Sometimes industry standards will be incorporated into law by reference. This poses a big problem when the publisher of those standards asserts a copyright. A citizen shouldn’t have to pay to learn what the law is if the citizen is expected to comply with that law.
The Indiana Law Blog has been covering this issue for a long time. It has a new entry today entitled Sheet metal and AC contractors demand take down of federally mandated standards posted online.
There are code publishers, like West, who are able to charge for value added with analysis and organization. And, historically, costs associated with duplication and distribution often resulted in a charge. But with the Internet and digital technology, duplication and distribution are not significant barriers. Words describing the rules lawmakers have given the force of law should not be withheld from citizens on the basis of copyright.
Ben Cotton says
Laws should be in the public domain, stored in a git repository, and edited by means of applying patches.
Ryan Adams says
There have been discussions about doing this source control logic for federal laws (in other words, build the diffs up from the law text). The problem, IIRC, is trying to interpret the law text into proper diffs automatically.
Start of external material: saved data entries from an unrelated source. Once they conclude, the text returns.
File: config.mk
export PLATFORM = sky130hd
export DESIGN_NAME = bounded_ordered_list_engine_core
export DESIGN_NICKNAME = d
export VERILOG_FILES = /design/src/rtl/core/bole_pkg.sv /design/src/rtl/core/bounded_ordered_list_engine_core.sv /design/src/rtl/core/bole_ram.sv /design/src/rtl/core/bole_ctrl.sv /design/src/rtl/core/bole_dpath.sv
export VERILOG_INCLUDE_DIRS = /design/src /design/src/rtl/core
export SDC_FILE = /design/constraint.sdc
export NUM_CORES = 2
export LEC_CHECK = 0
export CORE_AREA = 2 2 458 642
export DETAILED_ROUTE_END_ITERATION = 6
export DIE_AREA = 0 0 460 644
export DONT_BUFFER_PORTS = 1
export SYNTH_ARGS = -nofsm -noshare
export SYNTH_HDL_FRONTEND = slang
export SYNTH_SLANG_ARGS = --single-unit
export TNS_END_PERCENT = 30
File: constraint.sdc
create_clock -name clk_i -period 15.7 [get_ports clk_i]
set_input_delay 1.57 -clock clk_i [delete_from_list [all_inputs] [get_ports clk_i]]
set_output_delay 1.57 -clock clk_i [all_outputs]
set_load 0.01 [all_outputs]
Unfortunately I can’t remember what group was working on that. Maybe govtrack.us ?
Gene says
Once incorporated in law by reference, a rational/sane copyright law must allow free publication. The same should apply to scientific research funded in any way by tax money.
But US copyright and patent law is rather weird…the guy who invented the laser got screwed out of his rights, though another guy patented playing with a cat with a laser pointer. I am not making this up.
Another fun thing about incorporation of safety and building codes into law is the notion that the code can supersede the law. The international fire safety code (can’t recall its exact name) is incorporated into law all over the US, and it allows local fire officials to enter premises at their discretion, to conduct safety inspections. Without a warrant.